To be included in this study, each individual must satisfy all the following criteria:

  1. Willing and able to give informed consent prior to study enrollment.

  2. Medically stable adult male or female ≥ 65 years of age at Screening.

  3. Participants may have 1 or more chronic medical diagnoses, but should be clinically stable as assessed by:

    1. Absence of changes in medical therapy in the past 2 months due to treatment failure or toxicity;
    2. Absence of medical events qualifying as SAEs within 3 months; and
    3. Absence of known, current, and life-limiting diagnoses which render survival to completion of the protocol unlikely in the opinion of the Investigator.

  4. The participant has a body mass index (BMI) of 17 to 40 kg/m2, inclusive, at Screening.

  5. Participant must be able to receive an injection in the deltoid of at least 1 arm.

  6. Able to attend study visits, comply with study requirements, and provide reliable and complete reports of AEs.

  7. Participants must have completed a primary vaccination series/booster against SARS CoV-2 with an authorized/approved COVID-19 vaccine, with receipt of last dose of authorized/approved vaccine (with or without boosters\[s\]) ≥ 8 weeks prior to vaccination.

  8. Female participants must be surgically sterile (ie, have undergone a hysterectomy, bilateral tubal ligation, or bilateral oophorectomy) or postmenopausal (defined as amenorrhea at least 12 consecutive months)

  9. Participants must agree to not participate in any other SARS-CoV-2 or influenza prevention or treatment studies for the duration of the study.
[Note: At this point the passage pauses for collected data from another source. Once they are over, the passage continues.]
--- src/rtl/inference_sequencer_if.sv ---
// inference_sequencer_if
//   Bundles the camera sync inputs, the gated sync outputs, the layer done
//   pulses, the network result and the status outputs of inference_sequencer.
//   master: the environment (camera, network, host); slave: the sequencer.
//   Signals: en, clear_err, VSYNC, HSYNC, layer_done, net_result (to sequencer);
//            vsync_out, hsync_out, result, result_valid, busy, frame_err,
//            timeout_err, frames_dropped (from sequencer).
interface inference_sequencer_if #(
    parameter int number_of_layers = 5,
    parameter int result_width     = 4
);
    logic                          en;
    logic                          clear_err;
    logic                          VSYNC;
    logic                          HSYNC;
    logic [number_of_layers-2:0]   layer_done;
    logic [result_width-1:0]       net_result;
    logic                          vsync_out;
    logic                          hsync_out;
    logic [result_width-1:0]       result;
    logic                          result_valid;
    logic                          busy;
    logic                          frame_err;
    logic                          timeout_err;
    logic [7:0]                    frames_dropped;

    modport master (
        output en, clear_err, VSYNC, HSYNC, layer_done, net_result,
        input  vsync_out, hsync_out, result, result_valid, busy,
               frame_err, timeout_err, frames_dropped
    );

    modport slave (
        input  en, clear_err, VSYNC, HSYNC, layer_done, net_result,
        output vsync_out, hsync_out, result, result_valid, busy,
               frame_err, timeout_err, frames_dropped
    );
endinterface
Note: For participants who become hospitalized with COVID-19 or influenza, participation in investigational treatment studies is permitted.

If an individual meets any of the following criteria, he or she is ineligible for this study:

  1. History of laboratory-confirmed (by polymerase chain reaction \[PCR\], rapid antigen test, or rapid molecular assay) COVID-19, asymptomatic SARS-CoV-2 infection, or influenza within ≤ 8 weeks prior to Screening.
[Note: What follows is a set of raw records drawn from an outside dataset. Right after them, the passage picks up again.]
**src/rtl/calculator_seq_pkg.sv**
```systemverilog
// Shared constants for the sequential calculator: function codes, FSM state
// encoding and a ceiling-log2 helper used to size shift and counter fields.
package calculator_seq_pkg;

   // Function codes presented on func and latched into fn at start.
   localparam logic [2:0] FN_ADD = 3'd0;
   localparam logic [2:0] FN_SUB = 3'd1;
   localparam logic [2:0] FN_AND = 3'd2;
   localparam logic [2:0] FN_OR  = 3'd3;
   localparam logic [2:0] FN_XOR = 3'd4;
   localparam logic [2:0] FN_SHL = 3'd5;
   localparam logic [2:0] FN_MUL = 3'd6;
   localparam logic [2:0] FN_DIV = 3'd7;

   // FSM state encoding.
   localparam logic [1:0] ST_IDLE = 2'd0;
   localparam logic [1:0] ST_ALU  = 2'd1;
   localparam logic [1:0] ST_ITER = 2'd2;
   localparam logic [1:0] ST_DONE = 2'd3;

   // Smallest r such that 2**r >= value.
   function automatic int clog2(input int value);
      int r;
      r = 0;
      while ((1 << r) < value) begin
         r = r + 1;
      end
      return r;
   endfunction

endpackage

```
**src/rtl/calculator_seq_if.sv**
```systemverilog
// Operand/result bundle between the requester (board or bench) and the
// calculator core. The raw button travels with the operands it launches.
interface calculator_seq_if #(
   parameter int WIDTH = 8
);
   logic                 button;
   logic [2:0]           func;
   logic [WIDTH-1:0]     num1;
   logic [WIDTH-1:0]     num2;
   logic [2*WIDTH-1:0]   cal_result;
   logic                 busy;
   logic                 done;
   logic                 err;

   modport master (
      output button, func, num1, num2,
      input  cal_result, busy, done, err
   );

   modport slave (
      input  button, func, num1, num2,
      output cal_result, busy, done, err
   );
endinterface

```
**src/rtl/calculator_seq_btn_edge.sv**
```systemverilog
// Push-button front end: synchronises the asynchronous button into clk_g and
// emits a one-cycle start pulse on each synchronised rising edge. A held
// button therefore yields exactly one pulse.
module btn_edge #(
   parameter int SYNC_STG = 2
) (
   input  logic clk_g,
   input  logic rst,
   input  logic button,
   output logic start
);
   logic [SYNC_STG-1:0] sync_r;
   logic                prev_r;
   logic                start_r;

   // Synchroniser chain, previous-level flop and registered edge pulse.
   always_ff @(posedge clk_g) begin
      if (rst) begin
         sync_r  <= '0;
         prev_r  <= 1'b0;
         start_r <= 1'b0;
      end else begin
         sync_r  <= {sync_r[SYNC_STG-2:0], button};
         prev_r  <= sync_r[SYNC_STG-1];
         start_r <= sync_r[SYNC_STG-1] & ~prev_r;
      end
   end

   assign start = start_r;
endmodule

```
**src/rtl/calculator_seq.sv**
```systemverilog
// Multi-cycle calculator core. Single-cycle ALU ops run through the ALU state;
// multiply (shift-add) and divide (restoring) iterate WIDTH cycles in ITER
// sharing one 2*WIDTH accumulator. Divide by zero short-cuts through ALU.
module calculator_seq
   import calculator_seq_pkg::*;
#(
   parameter int WIDTH    = 8,
   parameter int SYNC_STG = 2
) (
   input  logic            clk_g,
   input  logic            rst,
   calculator_seq_if.slave bus
);
   localparam int RES_W = 2 * WIDTH;
   localparam int SH_W  = clog2(WIDTH) + 1;
   localparam int CNT_W = (clog2(WIDTH) < 1) ? 1 : clog2(WIDTH);

   logic [1:0]       state_r;
   logic [WIDTH-1:0] opa_r;
   logic [WIDTH-1:0] opb_r;
   logic [2:0]       fn_r;
   logic [RES_W-1:0] acc_r;
   logic [RES_W-1:0] cal_result_r;
   logic [CNT_W-1:0] cnt_r;
   logic             err_r;

   logic             start_s;
   logic             iter_go_s;
   logic [RES_W-1:0] alu_res_s;
   logic [RES_W-1:0] iter_next_s;
   logic [WIDTH:0]   sum_s;
   logic [WIDTH:0]   diff_s;
   logic [WIDTH:0]   psum_s;
   logic [WIDTH:0]   rem_sh_s;
   logic [WIDTH:0]   trial_s;
   logic [SH_W-1:0]  sh_s;

   btn_edge #(
      .SYNC_STG (SYNC_STG)
   ) u_btn (
      .clk_g  (clk_g),
      .rst    (rst),
      .button (bus.button),
      .start  (start_s)
   );

   // Multiply and non-zero divide need the iterative path; all else is one ALU cycle.
   assign iter_go_s = (bus.func == FN_MUL) || ((bus.func == FN_DIV) && (bus.num2 != '0));

   // Single-cycle ALU result from the latched operands. SUB keeps the borrow
   // as a sign bit so the true signed difference is sign-extended.
   always_comb begin
      sum_s     = {1'b0, opa_r} + {1'b0, opb_r};
      diff_s    = {1'b0, opa_r} - {1'b0, opb_r};
      sh_s      = opb_r[SH_W-1:0];
      alu_res_s = '0;
      case (fn_r)
         FN_ADD:  alu_res_s = {{(WIDTH-1){1'b0}}, sum_s};
         FN_SUB:  alu_res_s = {{(WIDTH-1){diff_s[WIDTH]}}, diff_s};
         FN_AND:  alu_res_s = {{WIDTH{1'b0}}, opa_r & opb_r};
         FN_OR:   alu_res_s = {{WIDTH{1'b0}}, opa_r | opb_r};
         FN_XOR:  alu_res_s = {{WIDTH{1'b0}}, opa_r ^ opb_r};
         FN_SHL:  alu_res_s = {{WIDTH{1'b0}}, opa_r} << sh_s;
         FN_DIV:  alu_res_s = '1;
         default: alu_res_s = '0;
      endcase
   end

   // One iteration step. MUL: acc = {partial product, remaining multiplier bits},
   // add A to the upper half when the LSB is set, then shift right.
   // DIV: acc = {remainder, dividend/quotient}, shift left and try to subtract B.
   always_comb begin
      psum_s   = {1'b0, acc_r[RES_W-1:WIDTH]} + (acc_r[0] ? {1'b0, opa_r} : {(WIDTH+1){1'b0}});
      rem_sh_s = {acc_r[RES_W-1:WIDTH], acc_r[WIDTH-1]};
      trial_s  = rem_sh_s - {1'b0, opb_r};
      if (fn_r == FN_MUL) begin
         iter_next_s = {psum_s, acc_r[WIDTH-1:1]};
      end else if (!trial_s[WIDTH]) begin
         iter_next_s = {trial_s[WIDTH-1:0], acc_r[WIDTH-2:0], 1'b1};
      end else begin
         iter_next_s = {rem_sh_s[WIDTH-1:0], acc_r[WIDTH-2:0], 1'b0};
      end
   end

   // Control FSM plus operand, accumulator, counter, result and error registers.
   always_ff @(posedge clk_g) begin
      if (rst) begin
         state_r      <= ST_IDLE;
         opa_r        <= '0;
         opb_r        <= '0;
         fn_r         <= FN_ADD;
         acc_r        <= '0;
         cnt_r        <= '0;
         cal_result_r <= '0;
         err_r        <= 1'b0;
      end else begin
         case (state_r)
            ST_IDLE: begin
               if (start_s) begin
                  opa_r <= bus.num1;
                  opb_r <= bus.num2;
                  fn_r  <= bus.func;
                  err_r <= 1'b0;
                  if (iter_go_s) begin
                     state_r <= ST_ITER;
                     cnt_r   <= CNT_W'(WIDTH - 1);
                     acc_r   <= (bus.func == FN_MUL) ? {{WIDTH{1'b0}}, bus.num2}
                                                     : {{WIDTH{1'b0}}, bus.num1};
                  end else begin
                     state_r <= ST_ALU;
                  end
               end
            end
            ST_ALU: begin
               cal_result_r <= alu_res_s;
               err_r        <= (fn_r == FN_DIV);
               state_r      <= ST_DONE;
            end
            ST_ITER: begin
               acc_r <= iter_next_s;
               cnt_r <= cnt_r - CNT_W'(1);
               if (cnt_r == '0) begin
                  cal_result_r <= iter_next_s;
                  state_r      <= ST_DONE;
               end
            end
            ST_DONE: begin
               state_r <= ST_IDLE;
            end
            default: begin
               state_r <= ST_IDLE;
            end
         endcase
      end
   end

   assign bus.cal_result = cal_result_r;
   assign bus.busy       = (state_r == ST_ALU) || (state_r == ST_ITER);
   assign bus.done       = (state_r == ST_DONE);
   assign bus.err        = err_r;
endmodule

```
**src/flat_wrapper.sv**
```systemverilog
// flat-port wrapper written by rule: the top's interface ports become plain ports
module calculator_seq_flat import calculator_seq_pkg::*;
#(
   parameter int WIDTH    = 8,
   parameter int SYNC_STG = 2
)
  (clk_g, rst, bus_button, bus_func, bus_num1, bus_num2, bus_cal_result, bus_busy, bus_done, bus_err);
  calculator_seq_if #(.WIDTH(WIDTH)) bus_i ();
  input  logic clk_g;
  input  logic rst;
  input wire logic [$bits(bus_i.button)-1:0] bus_button;
  input wire logic [$bits(bus_i.func)-1:0] bus_func;
  input wire logic [$bits(bus_i.num1)-1:0] bus_num1;
  input wire logic [$bits(bus_i.num2)-1:0] bus_num2;
  output wire logic [$bits(bus_i.cal_result)-1:0] bus_cal_result;
  output wire logic [$bits(bus_i.busy)-1:0] bus_busy;
  output wire logic [$bits(bus_i.done)-1:0] bus_done;
  output wire logic [$bits(bus_i.err)-1:0] bus_err;
  assign bus_i.button = bus_button;
  assign bus_i.func = bus_func;
  assign bus_i.num1 = bus_num1;
  assign bus_i.num2 = bus_num2;
  assign bus_cal_result = bus_i.cal_result;
  assign bus_busy = bus_i.busy;
  assign bus_done = bus_i.done;
  assign bus_err = bus_i.err;
  calculator_seq #(.WIDTH(WIDTH), .SYNC_STG(SYNC_STG)) u_core (.clk_g(clk_g), .rst(rst), .bus(bus_i));
endmodule
```
**config.mk**
```make
export PLATFORM = sky130hd
export DESIGN_NAME = calculator_seq_flat
export DESIGN_NICKNAME = d
export VERILOG_FILES = /design/src/rtl/calculator_seq_pkg.sv /design/src/rtl/calculator_seq_if.sv /design/src/rtl/calculator_seq_btn_edge.sv /design/src/rtl/calculator_seq.sv /design/src/flat_wrapper.sv
export SDC_FILE = /design/constraint.sdc
export NUM_CORES = 1
export LEC_CHECK = 0
export ABC_AREA = 1
export CORE_ASPECT_RATIO = 1.2
export CORE_UTILIZATION = 45
export CTS_BUF_LIST = sky130_fd_sc_hd__clkbuf_16
export CTS_CLUSTER_SIZE = 14
export DETAILED_ROUTE_END_ITERATION = 16
export DONT_BUFFER_PORTS = 1
export GPL_TIMING_DRIVEN = 0
export PLACE_DENSITY = 0.69
export SYNTH_ARGS = -nofsm -noshare
export SYNTH_HDL_FRONTEND = slang
export SYNTH_SLANG_ARGS = --single-unit
export TNS_END_PERCENT = 50
```
**constraint.sdc**
```tcl
create_clock -name clk_g -period 2.7 [get_ports clk_g]
set_clock_uncertainty 0.2 [all_clocks]
set_input_delay 0.405 -clock clk_g [delete_from_list [all_inputs] [get_ports clk_g]]
set_output_delay 0.405 -clock clk_g [all_outputs]
set_load 0.1 [all_outputs]
```
==> flow_summary.toml <==
[worst_setup_path]
worstPathMaxFanout = 10
worstSetupPathType = "flop to flop"
reg2reg_slack_ns = 0.15
path_cells = "inv_1 > ha_1 > buf_2 > o21ai_0 > a21oi_1 > nand3_4 > nand2_8 > nor2_4 > nor2_1 > nor2_1 > a21oi_1"
cp.required_ns = 2.72
critical_path.top_delay_family = "simple AND/OR/NAND/NOR gates"
r2r_cells = 11
critPathSlowestCell = "dfxtp_1"
cp_num_buf_inv = 2
slowest_delay_ns = 0.48
cp-end-kind = "flop"
arrival_ns = 2.57
cp.depth = 11
start_kind = "flop"

[clock_network]
clk_pin_slew_ns = 0.05
clock_latency_ns = 0.33
cts_buffer_depth = 2
cts_tree = "built"
cts_inserted_buffers = 9
htree_levels = 3
cts_root_buf = "clkbuf_16"
clock-sinks = 61

[min_path]
hold_class = "input port to flop"
hold-path-cell-count = 2

[timing]
period_needed_ns = 2.55
setup_violations = 0
max_freq_mhz = 392
period_share_pct = 94.5
tightestPinTransition_ns = 0.994
whs_ns = 0.0647
final_hold_viol_count = 0
slew_headroom_pct = 33.6
layout_setup_ws_ns = 0.148
slew_viol_final = 0

[grt]
grt_pass1_wl_um = 26400
grt_max_degree = 16
grt_antenna_before_repair = 0
overflow = 0
track_usage_pct = 28.3
grt_pass1_vias = 5253

[logic_synthesis]
ys_types = 36
avgSynthCellArea_um2 = 6.19
synth-seq-cells = 61
ys.flop_type = "dfxtp_1"
syn_nets = 922
syn_area_um2 = 5240
syn_inst = 847
synth_edf_count = 0
async_flop_share_pct = 0
seq_area_frac_synth_pct = 23.3
yosys_warnings = 0

[power]
ir_drop_mv = 0.968
totalPowerFinal_mw = 4.89
powerDensity_nw_per_um2 = 825
p_leak_nw = 2.83

[finish]
final_common_cell = "nand2_1"
nets = 940
syn2layout_area_growth_pct = 13.1
fin_util_pct = 53.0
antenna_cells = 0
layout_common_cells = "nand2_1, inv_1, o21ai_0"
final_layout_size_suffix_gt1_share_pct = 9.54

[floorplanning]
ios = 41
die_w_um = 101
fp.dieH_um = 120
core_area_um2 = 11200
initial_utilization_pct = 46.8
fp-row-count = 42
dieArea_um2 = 12100

[drt]
routedWlPerCell_um = 16.1
drt-initial-drc-count = 375
wl_um = 16500
drtPass1Iterations = 5
antenna_left = 0
drc = 0
vias = 5558
vias_per_cell = 5.43

[place]
port-buffer-count = 0
pre_cts_ws_ns = -0.329
place_congestion = 0.946
hpwl_um = 13200

[status]
outcome = "completed"

[run]
cap_violations = 0
per-stage QoR:
stage                     setup TNS [ns]  instance area, µm²  cells
after floorplan                        0                5240    847
after global placement             -2.52                5440   1001
after global routing             -0.0305                5930   1024
final                                  0                5930   1024
after CTS                              0                5810   1022
after detailed placement           -2.55                5440   1001
sequential cells by signal, summed over array words and instances, names as in the netlist:
signal	cells
u_core.bus.cal_result	16
u_core.cnt_r	3
u_core.u_btn.start	1
u_core.state_r	2
u_core.opa_r	8
u_core.u_btn.sync_r	2
u_core.u_btn.prev_r	1
u_core.acc_r	16
u_core.opb_r	8
u_core.fn_r	3
u_core.bus.err	1
metal layers:
metal | GRT usage (%) | up-vias | share of wire [%]
li1 | - | 2838 | -
met1 | 35.2 | 2452 | 43
met2 | 47.0 | 225 | 46
met3 | 4.68 | 43 | 6.5
met4 | 14.0 | 0 | 4.1
met5 | 0 | - | 0
logic make-up after synthesis:
group                    synth area share, %
AND/OR/NAND/NOR                         31.4
AO/OA/AOI/OAI                           20.2
buffers and inverters                   11.2
flip-flops                              23.3
adder cells (fa/ha/maj)                 13.2
XOR/XNOR                               0.668
cells in the mapped netlist (7+ instances only):
| library cell | n | area (µm²) |
|---|---|---|
| nand4_1 | 16 | 100 |
| inv_1 | 112 | 420 |
| nand3_1 | 79 | 395 |
| o211ai_1 | 7 | 52.6 |
| buf_2 | 13 | 65.1 |
| a21oi_1 | 79 | 395 |
| ha_1 | 49 | 613 |
| clkbuf_1 | 16 | 60.1 |
| a31oi_1 | 9 | 56.3 |
| dfxtp_1 | 61 | 1220 |
| o21ai_0 | 84 | 420 |
| nor2_1 | 65 | 244 |
| nand2_1 | 193 | 724 |
layout make-up:
cell class / instances / area, µm²
fill: 1143 / 5270
multi-input combinational: 635 / 3550
sequential: 61 / 1230
inverter: 119 / 455
clock buffer: 9 / 225
tap: 154 / 193
buffer: 31 / 169
timing repair buffer: 8 / 62.6
clock inverter: 7 / 42.5
power breakdown:
group / switching [mW] / total (mW) / internal [mW]
Combinational: 1.18 / 1.75 / 0.574
Clock: 0.414 / 1.03 / 0.614
Sequential: 1.03 / 2.11 / 1.08
worst reg2reg max path, cell delays in order (launching register included):
cell and delay (ns):
dfxtp_1 0.48, inv_1 0.17, ha_1 0.29, buf_2 0.19, o21ai_0 0.29, a21oi_1 0.16, nand3_4 0.13, nand2_8 0.10
nor2_4 0.16, nor2_1 0.06, nor2_1 0.14, a21oi_1 0.08
worst paths after layout:
check	startpoint	endpoint
max	u_core.opa_r[5]	u_core.bus.cal_result[14]
min	bus_num1[3]	u_core.opa_r[3]
max reg2reg	u_core.opa_r[5]	u_core.bus.cal_result[14]
min reg2reg	u_core.u_btn.prev_r	u_core.u_btn.start
repair_timing:
item                       CTS  global route
hold buffers                 1             0
setup endpoints to repair   17            19
buffers inserted             4             3
resized for setup           24            27
gates cloned                 0             0
hold endpoints to repair     1             0
pin swaps                    1             4
Power figures use the tool's default switching activity.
  2. Any ongoing, symptomatic acute illness requiring medical or surgical care or chronic illness that required substantive changes in medication in the past 2 months prior to Screening indicating that chronic illness/disease is not stable (at the discretion of the investigator). This includes any current workup of undiagnosed illness that could lead to a new condition.

  3. Serious chronic diseases inclusive of:

    1. Uncontrolled hypertension (NOTE: hypertension ≤ 170/100 is NOT exclusionary);
    2. Congestive heart failure requiring hospitalization within 3 months prior to Screening
    3. Chronic obstructive pulmonary disease (COPD) requiring hospitalization within 3 months prior to Screening (NOTE: stable COPD is NOT exclusionary);
    4. Within 3 months prior to Screening, evidence of unstable coronary artery disease as manifested by cardiac interventions (eg, cardiac stent placement, coronary artery bypass graft surgery), new cardiac medications for control of symptoms, or unstable angina (NOTE: stable coronary heart disease is NOT exclusionary);
    5. Hospitalization for diabetic ketoacidosis within 6 months prior to Screening
    6. Chronic kidney disease/renal requiring institution of substantive new therapy within 3 months prior to Screening
    7. Chronic clinically significant gastrointestinal and hepatic diseases requiring hospitalization or institution of substantive new therapy within 3 months prior to Screening. (for example, gastroesophageal reflux disease is NOT exclusionary)
    8. Chronic neurological diseases or neurological compromise preventing access to the study clinic, compliance with protocol, or accurate reporting of safety.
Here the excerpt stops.